Ablation of central serotonergic neurons decreased REM sleep and attenuated arousal response

Kanako Iwasaki, Haruna Komiya, Miyo Kakizaki, Chika Miyoshi, Manabu Abe, Kenji Sakimura, Hiromasa Funato, Masashi Yanagisawa

Research output: Contribution to journalArticlepeer-review

25 Scopus citations

Abstract

Sleep/wake behavior is regulated by distinct groups of neurons, such as dopaminergic, noradrenergic, and orexinergic neurons. Although monoaminergic neurons are usually considered to be wake-promoting, the role of serotonergic neurons in sleep/wake behavior remains inconclusive because of the effect of serotonin (5-HT)-deficiency on brain development and the compensation for inborn 5-HT deficiency by other sleep/wake-regulating neurons. Here, we performed selective ablation of central 5-HT neurons in the newly developed Rosa-diphtheria toxin receptor (DTR)-tdTomato mouse line that was crossed with Pet1Cre/+ mice to examine the role of 5-HT neurons in the sleep/wake behavior of adult mice. Intracerebroventricular administration of diphtheria toxin completely ablated tdTomato-positive cells in Pet1Cre/+; Rosa-DTR-tdTomato mice. Electroencephalogram/electromyogram-based sleep/wake analysis demonstrated that central 5-HT neuron ablation in adult mice decreased the time spent in rapid eye movement (REM) sleep, which was associated with fewer transitions from non-REM (NREM) sleep to REM sleep than in control mice.

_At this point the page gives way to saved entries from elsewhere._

This is an optimization exercise on Yosys and OpenROAD, whose aim is small area, a short achievable clock period and few clock cycles per item, not a production implementation. Only simulation tests tie the RTL to the original design; equivalence was not proved.

--- design/flow/design.v ---
module filt_fma (
    input  wire        clk,
    input  wire [31:0] a,
    input  wire [31:0] b,
    input  wire [31:0] c,
    output reg  [31:0] r
);
    wire        pz1  = (a[30:23] == 8'd0) | (b[30:23] == 8'd0);
    wire [47:0] prod1 = {1'b1, a[22:0]} * {1'b1, b[22:0]};
    wire [9:0]  pe1  = {2'b0, a[30:23]} + {2'b0, b[30:23]} - 10'd127;
    reg  [47:0] q_prod;
    reg  [9:0]  q_pe;
    reg         q_sp, q_pz;
    always @(posedge clk) begin
        q_prod <= prod1;
        q_pe   <= pe1;
        q_sp   <= a[31] ^ b[31];
        q_pz   <= pz1;
    end
    wire        sc  = c[31];
    wire        cz  = (c[30:23] == 8'd0);
    wire [9:0]  ce  = {2'b0, c[30:23]};
    wire [9:0]  dpc = q_pe - ce;
    wire [9:0]  dcp = ce - q_pe;
    wire        pbig = ~q_pz & (cz | ~dpc[9]);
    wire [51:0] pfield = {1'b0, q_prod, 3'b000};
    wire [51:0] cfield = {2'b00, 1'b1, c[22:0], 26'd0};
    wire [51:0] big   = pbig ? pfield : ((q_pz & cz) ? 52'd0 : cfield);
    wire [51:0] smll = (q_pz | cz) ? 52'd0 : (pbig ? cfield : pfield);
    wire        sbig  = pbig ? q_sp : sc;
    wire        ssml  = pbig ? sc : q_sp;
    wire [9:0]  ebig  = pbig ? q_pe : ce;
    wire [9:0]  diff  = pbig ? dpc : dcp;
    wire [5:0]  sh    = (diff[9:6] != 4'd0) ? 6'd63 : diff[5:0];
    wire [51:0] al     = smll >> sh;
    wire [51:0] lomask = ~({52{1'b1}} << sh);
    wire        sticky = |(smll & lomask);
    wire [51:0] als    = {al[51:1], al[0] | sticky};
    wire        sub    = sbig ^ ssml;
    wire [52:0] sum2   = {1'b0, big} + ({1'b0, als} ^ {53{sub}}) + {52'd0, sub};
    reg  [52:0] q_sum;
    reg         q_neg, q_sbig, q_zs;
    reg  [9:0]  q_eb;
    always @(posedge clk) begin
        q_sum  <= sum2;
        q_neg  <= sub & sum2[52];
        q_sbig <= sbig;
        q_eb   <= ebig;
        q_zs   <= q_pz & cz & q_sp & sc;
    end
    wire [52:0] mag  = q_neg ? (~q_sum + 53'd1) : q_sum;
    wire        sres = q_sbig ^ q_neg;
    reg  [5:0]  lz;
    integer     i;
    always @* begin
        lz = 6'd53;
        for (i = 0; i <= 52; i = i + 1)
            if (mag[i]) lz = 6'd52 - i[5:0];
    end
    wire [52:0]        norm   = mag << lz;
    wire signed [11:0] er     = $signed({{2{q_eb[9]}}, q_eb}) + 12'sd3 - $signed({6'd0, lz});
    wire [23:0]        mant   = norm[52:29];
    wire               rnd    = norm[28];
    wire               stk    = |norm[27:0];
    wire               rup    = rnd & (stk | mant[0]);
    wire [24:0]        mant_r = {1'b0, mant} + {24'd0, rup};
    wire signed [11:0] ef     = mant_r[24] ? (er + 12'sd1) : er;
    always @* begin
        if (mag == 53'd0)
            r = {q_zs, 31'd0};
        else if (er < 12'sd0)
            r = {sres, 31'd0};
        else if (er == 12'sd0)
            r = (mant == 24'hFFFFFF) ? {sres, 8'd1, 23'd0} : {sres, 31'd0};
        else if (ef >= 12'sd255)
            r = {sres, 8'hFE, 23'h7FFFFF};
        else
            r = {sres, ef[7:0], mant_r[24] ? 23'd0 : mant_r[22:0]};
    end
endmodule
From an optimization exercise on the open Yosys and OpenROAD flow, aimed at small area, a short achievable clock period and few clock cycles; shortcuts taken in it are not production practice.
In this exercise RTL edits were held to simulation tests only and were not proved equivalent to the original.

v40:
==> flow/design.v <==
module sha256_core (
    input  wire         clk,
    input  wire         rst,         
    input  wire         msg_valid,
    output wire         msg_ready,
    input  wire         msg_first,
    input  wire [31:0]  msg_word,
    output reg          done,
    output wire [255:0] digest
);
    localparam [255:0] IV = {32'h6a09e667, 32'hbb67ae85, 32'h3c6ef372, 32'ha54ff53a,
                             32'h510e527f, 32'h9b05688c, 32'h1f83d9ab, 32'h5be0cd19};
    reg  [3:0]  wcnt;     
    reg         wfull;    
    reg         pend;     
    reg         fin;      
    reg  [5:0]  rnd;      
    reg         ivsel;    
    reg  [31:0] w [0:15];
    reg  [31:0] a, b, c, d, e, f, g, h;
    reg  [31:0] h0, h1, h2, h3, h4, h5, h6, h7;
    assign msg_ready = ~wfull;
    assign digest    = {h0, h1, h2, h3, h4, h5, h6, h7};
    wire accept = msg_valid & ~wfull;
    wire go     = pend | wfull;              
    wire ld_iv  = accept & (wcnt == 4'd0) & msg_first;
    wire ff     = fin | (wfull & (rnd[5:2] == 4'hf) & (rnd[1:0] != 2'd0));
    function [31:0] rotr(input [31:0] x, input integer n);
        rotr = (x >> n) | (x << (32 - n));
    endfunction
    reg  [31:0] k_t, k_nx;
    wire [5:0]  rnd_nx = rst ? 6'd0 : go ? rnd + 6'd1 : rnd;
    always @(posedge clk)
        k_t <= k_nx;
    always @(*) begin
        case (rnd_nx)
            6'd0:  k_nx = 32'h428a2f98; 6'd1:  k_nx = 32'h71374491;
            6'd2:  k_nx = 32'hb5c0fbcf; 6'd3:  k_nx = 32'he9b5dba5;
            6'd4:  k_nx = 32'h3956c25b; 6'd5:  k_nx = 32'h59f111f1;
            6'd6:  k_nx = 32'h923f82a4; 6'd7:  k_nx = 32'hab1c5ed5;
            6'd8:  k_nx = 32'hd807aa98; 6'd9:  k_nx = 32'h12835b01;
            6'd10: k_nx = 32'h243185be; 6'd11: k_nx = 32'h550c7dc3;
            6'd12: k_nx = 32'h72be5d74; 6'd13: k_nx = 32'h80deb1fe;
            6'd14: k_nx = 32'h9bdc06a7; 6'd15: k_nx = 32'hc19bf174;
            6'd16: k_nx = 32'he49b69c1; 6'd17: k_nx = 32'hefbe4786;
            6'd18: k_nx = 32'h0fc19dc6; 6'd19: k_nx = 32'h240ca1cc;
            6'd20: k_nx = 32'h2de92c6f; 6'd21: k_nx = 32'h4a7484aa;
            6'd22: k_nx = 32'h5cb0a9dc; 6'd23: k_nx = 32'h76f988da;
            6'd24: k_nx = 32'h983e5152; 6'd25: k_nx = 32'ha831c66d;
            6'd26: k_nx = 32'hb00327c8; 6'd27: k_nx = 32'hbf597fc7;
            6'd28: k_nx = 32'hc6e00bf3; 6'd29: k_nx = 32'hd5a79147;
            6'd30: k_nx = 32'h06ca6351; 6'd31: k_nx = 32'h14292967;
            6'd32: k_nx = 32'h27b70a85; 6'd33: k_nx = 32'h2e1b2138;
            6'd34: k_nx = 32'h4d2c6dfc; 6'd35: k_nx = 32'h53380d13;
            6'd36: k_nx = 32'h650a7354; 6'd37: k_nx = 32'h766a0abb;
            6'd38: k_nx = 32'h81c2c92e; 6'd39: k_nx = 32'h92722c85;
            6'd40: k_nx = 32'ha2bfe8a1; 6'd41: k_nx = 32'ha81a664b;
            6'd42: k_nx = 32'hc24b8b70; 6'd43: k_nx = 32'hc76c51a3;
            6'd44: k_nx = 32'hd192e819; 6'd45: k_nx = 32'hd6990624;
            6'd46: k_nx = 32'hf40e3585; 6'd47: k_nx = 32'h106aa070;
            6'd48: k_nx = 32'h19a4c116; 6'd49: k_nx = 32'h1e376c08;
            6'd50: k_nx = 32'h2748774c; 6'd51: k_nx = 32'h34b0bcb5;
            6'd52: k_nx = 32'h391c0cb3; 6'd53: k_nx = 32'h4ed8aa4a;
            6'd54: k_nx = 32'h5b9cca4f; 6'd55: k_nx = 32'h682e6ff3;
            6'd56: k_nx = 32'h748f82ee; 6'd57: k_nx = 32'h78a5636f;
            6'd58: k_nx = 32'h84c87814; 6'd59: k_nx = 32'h8cc70208;
            6'd60: k_nx = 32'h90befffa; 6'd61: k_nx = 32'ha4506ceb;
            6'd62: k_nx = 32'hbef9a3f7; default: k_nx = 32'hc67178f2;
        endcase
    end
    function [31:0] add32(input [31:0] x, input [31:0] y);
        reg [31:0] gg, pp, p0;
        integer l, j;
        begin
            gg = x & y;
            pp = x ^ y;
            p0 = pp;
            for (l = 0; l < 5; l = l + 1)
                for (j = 0; j < 32; j = j + 1)
                    if ((j >> l) & 1) begin
                        gg[j] = gg[j] | (pp[j] & gg[((j >> l) << l) - 1]);
                        pp[j] = pp[j] & pp[((j >> l) << l) - 1];
                    end
            add32 = p0 ^ {gg[30:0], 1'b0};
        end
    endfunction
    function [63:0] csa(input [31:0] x, input [31:0] y, input [31:0] z);
        csa = {x ^ y ^ z, ((x & y) | (x & z) | (y & z)) << 1};
    endfunction
    wire [31:0] big_s1 = rotr(e, 6) ^ rotr(e, 11) ^ rotr(e, 25);
    wire [31:0] big_s0 = rotr(a, 2) ^ rotr(a, 13) ^ rotr(a, 22);
    wire [31:0] ch     = g ^ (e & (f ^ g));
    wire [31:0] maj    = (a & b) | (c & (a | b));
    wire [63:0] hwk = csa(h, w[15], k_t);
    wire [63:0] u   = csa(hwk[63:32], hwk[31:0], big_s1);
    wire [63:0] x   = csa(ch, big_s0, maj);
    wire [63:0] ea  = csa(u[63:32], u[31:0], ch);
    wire [63:0] eb  = csa(ea[63:32], ea[31:0], d);
    wire [63:0] aa  = csa(u[63:32], u[31:0], x[63:32]);
    wire [63:0] ab  = csa(aa[63:32], aa[31:0], x[31:0]);
    wire [31:0] e_new = add32(eb[63:32], eb[31:0]);
    wire [31:0] a_new = add32(ab[63:32], ab[31:0]);
    wire [31:0] sml_s0 = rotr(w[1], 7)  ^ rotr(w[1], 18)  ^ (w[1] >> 3);
    wire [31:0] sml_s1 = rotr(w[14], 17) ^ rotr(w[14], 19) ^ (w[14] >> 10);
    wire [63:0] wa     = csa(sml_s1, w[9], sml_s0);
    wire [63:0] wb     = csa(wa[63:32], wa[31:0], w[0]);
    wire [31:0] w_next = add32(wb[63:32], wb[31:0]);
    reg  [31:0] iv_a, iv_e;
    always @(*) begin
        case (rnd[1:0])
            2'd1:    begin iv_a = IV[159:128]; iv_e = IV[31:0];   end
            2'd2:    begin iv_a = IV[191:160]; iv_e = IV[63:32];  end
            2'd3:    begin iv_a = IV[223:192]; iv_e = IV[95:64];  end
            default: begin iv_a = IV[255:224]; iv_e = IV[127:96]; end
        endcase
    end
    wire [31:0] ff_a = add32(ivsel ? iv_a : h3, a);
    wire [31:0] ff_e = add32(ivsel ? iv_e : h7, e);
    integer i;
    always @(posedge clk) begin
        if (rst) begin
            wcnt  <= 4'd0;
            wfull <= 1'b0;
            pend  <= 1'b0;
            fin   <= 1'b0;
            rnd   <= 6'd0;
            done  <= 1'b0;
        end else begin
            pend <= accept;
            done <= fin;
            fin  <= wfull & (rnd == 6'd63);
            if (accept) begin
                wcnt <= wcnt + 4'd1;
                if (wcnt == 4'd15)
                    wfull <= 1'b1;
            end
            if (go) begin
                rnd <= rnd + 6'd1;
                if (rnd == 6'd63)
                    wfull <= 1'b0;
            end
        end
    end
    always @(posedge clk) begin
        if (accept && wcnt == 4'd0)
            ivsel <= msg_first;
        if (accept || wfull) begin
            for (i = 0; i < 15; i = i + 1)
                w[i] <= w[i + 1];
            w[15] <= wfull ? w_next : msg_word;
        end
        if (ff) begin
            h0 <= ff_a; h1 <= h0; h2 <= h1; h3 <= h2;
            h4 <= ff_e; h5 <= h4; h6 <= h5; h7 <= h6;
        end
        if (ld_iv) begin
            a <= IV[255:224]; b <= IV[223:192]; c <= IV[191:160]; d <= IV[159:128];
            e <= IV[127:96];  f <= IV[95:64];   g <= IV[63:32];   h <= IV[31:0];
        end else if (fin) begin
            a <= ff_a; b <= h0; c <= h1; d <= h2;
            e <= ff_e; f <= h4; g <= h5; h <= h6;
        end else if (go) begin
            h <= g;
            g <= f;
            f <= e;
            e <= e_new;
            d <= c;
            c <= b;
            b <= a;
            a <= a_new;
        end
    end
endmodule
Background: an optimization exercise with open tools, aiming at small area and a short achievable clock period. Do not read the settings as production practice. Function was checked by simulation only, so behaviour that the tests miss may differ from the original.

==> run Y <==
Design cerxa_core, start of the top module:
module cerxa_core (
    input  wire        clk,
    input  wire        rst,
    output wire [15:0] imem_addr,
    output wire        imem_en,
    input  wire [23:0] imem_rdata,
    output wire        dmem_re,
    output wire        dmem_we,
    output wire [17:0] dmem_addr,
    output wire [7:0]  dmem_wdata,
    input  wire [7:0]  dmem_rdata,
    output wire        io_re,
    output wire        io_we,
    output wire [15:0] io_addr,
    output wire [7:0]  io_wdata,
    input  wire [7:0]  io_rdata
);
==> flow/config.mk <==
export PLATFORM = sky130hd
export DESIGN_NAME = cerxa_core
export DESIGN_NICKNAME = cerxa_core
export VERILOG_FILES = /design/flow/design.v
export SDC_FILE = /design/flow/constraint.sdc
export NUM_CORES = 4
export LEC_CHECK = 0
export ABC_AREA = 1
export CAP_MARGIN = 20
export CORE_MARGIN = 2
export CORE_UTILIZATION = 50
export CTS_BUF_LIST = sky130_fd_sc_hd__clkbuf_8
export CTS_CLUSTER_DIAMETER = 80
export CTS_CLUSTER_SIZE = 12
export PLACE_DENSITY = 0.62
export SLEW_MARGIN = 20
==> flow/constraint.sdc <==
create_clock -name core_clock -period 14.0 [get_ports {clk}]
set_input_delay 2.8000 -clock core_clock [delete_from_list [all_inputs] [get_ports {clk}]]
set_output_delay 2.8000 -clock core_clock [all_outputs]
set_load 0.01 [all_outputs]
standard.sh (not shown) runs the stock make flow with config.mk's settings and CLKGATE_MAP_FILE= SYNTH_SCRIPT=/design/flow/synth_recipe.tcl, a recipe that flattens the netlist after the stock synthesis.
==> flow/flow/run.sh <==
#!/bin/bash
set -euo pipefail
bash standard.sh BUFFER_PORTS_ARGS="-buffer_cell sky130_fd_sc_hd__buf_2" SETUP_SLACK_MARGIN=8 finish > standard_flow.log 2>&1
==> run A (differences from run Y) <==
==> flow/flow/run.sh (replaced) <==
#!/bin/bash
set -euo pipefail
bash standard.sh BUFFER_PORTS_ARGS="-buffer_cell sky130_fd_sc_hd__buf_2" SETUP_SLACK_MARGIN=7.5 finish > standard_flow.log 2>&1
- CTS_CLUSTER_DIAMETER: 80 -> not set
- CTS_CLUSTER_SIZE: 12 -> not set
==> flow_summary_export.csv <==
group,metric,value,unit
run_status,outcome,"no timing/DRC/antenna violations",
finish,multi_input_cells,2819,
finish,seq_share,29.5,%
critical_path,slowest_stage,"dfxtp_4",
hold_path,min_from,"m_dst[1]",
finish,num-fill-cells,5032,
sta,fin_crit,6.39,ns
sta,timing.hold.ws,0.373,ns
-- figures above: run A

==> flow_summary_export.csv <==
group,metric,value,unit
run_status,outcome,"no timing/DRC/antenna violations",
critical_path,slowest_stage,"dfxtp_1",
sta,timing.hold.ws,0.366,ns
finish,num-fill-cells,5053,
finish,multi_input_cells,2822,
finish,seq_share,29.2,%
hold_path,min_from,"m_dst[3]",
sta,fin_crit,6.02,ns
-- figures above: run Y
This design comes from an exercise in tuning for small area, a short achievable clock period and few clock cycles on the open sky130 flow, not from production work.
Function was checked by simulation only, so behaviour that the tests miss may differ from the original.
No activity file was given, so power comes from the tool's default toggle rates.

==> flow/design.v <==
module angle_step (
    input  wire        clk,
    input  wire        rst,         
    input  wire        cfg_we,
    input  wire [4:0]  cfg_k,
    input  wire        s_valid,
    output wire        s_ready,
    input  wire [63:0] s_time,      
    input  wire [63:0] s_pos,       
    output wire        r_valid,
    input  wire        r_ready,
    output wire [31:0] r_angle,     
    output wire [63:0] r_time,      
    output wire [31:0] late_cnt,
    output wire [31:0] ovs_cnt,
    output wire        idle
);
    localparam [63:0] LATE_TICKS = 64'd24_000_000;   
    localparam [63:0] MIN_GAP    = 64'd12_000;       
    localparam [2:0] S_IDLE = 3'd0,
                     S_LOOP = 3'd1,
                     S_RND  = 3'd2,
                     S_FIN  = 3'd3,
                     S_RUN  = 3'd4;
    reg [2:0]   state;
    reg         c_q;                
    reg [4:0]   k;
    reg         have_prev;
    reg         hw_valid;
    reg         last_valid;
    reg         out_v;
    reg         prep;               
    reg [5:0]   cnt;                
    reg         late_f, ovs_f;      
    reg [63:0]  t_b, p_b;           
    reg [63:16] hs;                 
    reg [63:0]  dq;                 
    reg [63:0]  x;                  
    reg [63:0]  d;                  
    reg [63:0]  qb;
    reg [63:0]  ra, rb;
    reg [63:0]  tc;                 
    reg [63:0]  last_tc;            
    reg [31:16] ang;
    reg [31:0]  late_r, ovs_r;
    wire [63:0] unit, lo;
    genvar gi;
    generate
        for (gi = 0; gi < 64; gi = gi + 1) begin : g_unit
            if (gi < 16) begin : g_lo
                assign unit[gi] = 1'b0;
                assign lo[gi]   = 1'b1;
            end else if (gi <= 26) begin : g_mid
                assign unit[gi] = (k == 32 - gi);
                assign lo[gi]   = (k < 32 - gi);
            end else begin : g_hi
                assign unit[gi] = 1'b0;
                assign lo[gi]   = 1'b0;
            end
        end
    endgenerate
    wire [63:0] hs64 = {hs, 16'd0};
    wire st_idle = (state == S_IDLE);
    wire st_loop = (state == S_LOOP) && !prep;
    wire st_prep = (state == S_LOOP) && prep;
    wire st_rnd  = (state == S_RND);
    wire st_fin  = (state == S_FIN);
    wire st_run  = (state == S_RUN);
    wire [63:0] pb_al = p_b & ~lo;
    wire        use_n = hw_valid && ($signed(hs64) > $signed(p_b));
    wire [63:0] base  = use_n ? hs64 : pb_al;
    wire        act   = $signed(base) < $signed(s_pos & ~lo);
    wire [63:0] inc_in = st_idle ? base : hs64;
    wire [63:0] inc_o  = ((inc_in | lo) + 64'd1) & ~lo;   
    assign s_ready = st_idle && !cfg_we;
    wire accept = s_valid && s_ready;
    wire        b    = dq[63];
    wire [66:0] a_a  = st_loop ? {2'b0, ra, 1'b0} : {3'b0, ra};
    wire [66:0] a_b  = st_loop ? (b ? {3'b0, x} : 67'd0) :
                       st_rnd  ? {4'b0, d[63:1]} :
                       (st_fin || st_run) ? {3'b0, rb} : 67'd0;
    wire [66:0] a_c1 = {3'b0, d};
    wire [66:0] pa   = a_a + a_b;
    wire [66:0] pa1  = pa - a_c1;
    wire [66:0] pa2  = pa - {2'b0, d, 1'b0};
    wire [66:0] b_a  = (state == S_LOOP) ? {2'b0, rb, 1'b0} : st_idle ? {3'b0, s_time} :
                       {3'b0, tc};
    wire [66:0] b_b  = st_loop ? (b ? {3'b0, unit} : 67'd0) :
                       st_fin  ? {3'b0, dq} :
                       st_run  ? {3'b0, qb} : 67'd0;
    wire        cr   = !pa1[66];                        
    wire        b_ci = (st_fin || st_run) && c_q;
    wire [67:0] pbw  = {b_a, b_ci} + {b_b, b_ci};
    wire [66:0] pb   = pbw[67:1];
    wire [66:0] b_c1 = (state == S_LOOP) ? {3'b0, d} : {3'b0, last_tc};
    wire [66:0] b_c2 = st_loop ? {2'b0, d, 1'b0} : {3'b0, t_b};
    wire [66:0] pb1  = pb - b_c1;
    wire [66:0] pb2  = pb - b_c2;
    wire        later = s_time > t_b;
    wire        ca2  = !pa2[66], ca1 = !pa1[66];
    wire        cb2  = !pb2[66], cb1 = !pb1[66];
    wire        ca_lo = ca1 && !ca2, cb_lo = cb1 && !cb2;
    wire [62:0] dq_p1 = dq[62:0] + 63'd1;               
    wire [63:0] qb_p1 = qb + 64'd1;
    wire [62:0] dq_hi = ca2 ? dq_p1 : dq[62:0];
    wire [63:0] qb_hi = cb2 ? qb_p1 : qb;
    wire [63:0] nm1 = (dq[63:32] == 32'd0) ? {dq[31:0], 32'd0}  : dq;
    wire [63:0] nm2 = (nm1[63:48] == 16'd0) ? {nm1[47:0], 16'd0} : nm1;
    wire [63:0] nm3 = (nm2[63:56] == 8'd0)  ? {nm2[55:0], 8'd0}  : nm2;
    wire [63:0] nm4 = (nm3[63:60] == 4'd0)  ? {nm3[59:0], 4'd0}  : nm3;
    wire [63:0] nm5 = (nm4[63:62] == 2'd0)  ? {nm4[61:0], 2'd0}  : nm4;
    wire [63:0] nm6 = (nm5[63] == 1'b0)     ? {nm5[62:0], 1'b0}  : nm5;
    wire [5:0]  nlz = {dq[63:32] == 32'd0, nm1[63:48] == 16'd0, nm2[63:56] == 8'd0,
                       nm3[63:60] == 4'd0, nm4[63:62] == 2'd0, nm5[63] == 1'b0};
    wire        res_now   = !late_f && !ovs_f;
    wire        late_nx   = (pb2[63:0] != 64'd0) && (pb2[63:0] < (64'd0 - LATE_TICKS));
    wire        gap_small = (pb1[63:0] < MIN_GAP);
    wire        inc_small = c_q ? (qb < MIN_GAP - 64'd1) : (qb < MIN_GAP);
    wire        ovs_nx    = (st_run && res_now) ? inc_small : (last_valid && gap_small);
    wire        last_st = (hs64 == pb_al);
    wire        can_go  = !out_v || r_ready;
    wire        cnt_up  = can_go && st_run && !res_now;
    wire [31:0] cnt_in  = late_f ? late_r : ovs_r;
    wire [31:0] cnt_inc = cnt_in + 32'd1;
    wire        cnt_sat = (cnt_in == 32'hFFFF_FFFF);
    assign idle     = st_idle && !out_v;
    assign r_valid  = out_v;
    assign r_angle  = {ang, 16'd0};
    assign r_time   = last_tc;
    assign late_cnt = late_r;
    assign ovs_cnt  = ovs_r;
    always @(posedge clk) begin
        if (rst) begin
            state      <= S_IDLE;
            k          <= 5'd10;
            have_prev  <= 1'b0;
            hw_valid   <= 1'b0;
            last_valid <= 1'b0;
            out_v      <= 1'b0;
            late_r     <= 32'd0;
            ovs_r      <= 32'd0;
        end else begin
            if (out_v && r_ready)
                out_v <= 1'b0;
            if (cnt_up && !cnt_sat) begin
                if (late_f)
                    late_r <= cnt_inc;
                else
                    ovs_r  <= cnt_inc;
            end
            case (state)
            S_IDLE: begin
                if (cfg_we) begin
                    if (cfg_k >= 5'd6 && cfg_k <= 5'd16)
                        k <= cfg_k;
                    hw_valid   <= 1'b0;
                    last_valid <= 1'b0;
                end else if (accept) begin
                    if (!have_prev || later) begin
                        have_prev <= 1'b1;
                        t_b       <= s_time;
                        p_b       <= s_pos;
                    end
                    if (have_prev && later && act) begin
                        dq       <= pb2[63:0];
                        ra       <= s_pos;          
                        d        <= p_b;            
                        rb       <= inc_o[63:1];
                        tc       <= t_b;
                        hs       <= inc_o[63:16];
                        hw_valid <= 1'b1;
                        qb       <= 64'd0;
                        prep     <= 1'b1;
                        state    <= S_LOOP;
                    end
                end
            end
            S_LOOP: begin
                if (prep) begin
                    x    <= pb1[63:0];
                    d    <= pa1[63:0];
                    ra   <= 64'd0;
                    rb   <= 64'd0;
                    dq   <= nm6;
                    cnt  <= nlz;
                    prep <= 1'b0;
                end else begin
                    ra  <= ca2 ? pa2[63:0] : ca1 ? pa1[63:0] : pa[63:0];
                    rb  <= cb2 ? pb2[63:0] : cb1 ? pb1[63:0] : pb[63:0];
                    dq  <= {dq_hi, ca_lo};
                    qb  <= {qb_hi[62:0], cb_lo};
                    cnt <= cnt + 6'd1;
                    if (cnt == 6'd63)
                        state <= S_RND;
                end
            end
            S_RND: begin
                ra     <= cr ? pa1[63:0] : pa[63:0];
                c_q    <= cr;
                state  <= S_FIN;
            end
            S_FIN: begin
                ra     <= cr ? pa1[63:0] : pa[63:0];
                c_q    <= cr;
                tc     <= pb[63:0];
                late_f <= late_nx;
                ovs_f  <= ovs_nx;
                state  <= S_RUN;
            end
            S_RUN: begin
                if (can_go) begin
                    if (res_now) begin
                        out_v      <= 1'b1;
                        last_valid <= 1'b1;
                        last_tc    <= tc;
                        ang        <= hs[31:16];
                    end
                    ra     <= cr ? pa1[63:0] : pa[63:0];
                    c_q    <= cr;
                    tc     <= pb[63:0];
                    late_f <= late_nx;
                    ovs_f  <= ovs_nx;
                    if (last_st)
                        state <= S_IDLE;
                    else
                        hs <= inc_o[63:16];
                end
            end
            default: state <= S_IDLE;
            endcase
        end
    end
endmodule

Central 5-HT neuron-ablated mice showed attenuated wake response to a novel environment and increased theta power during wakefulness compared to control mice. The current findings indicated that adult 5-HT neurons work to support wakefulness and regulate REM sleep time through a biased transition from NREM sleep to REM sleep.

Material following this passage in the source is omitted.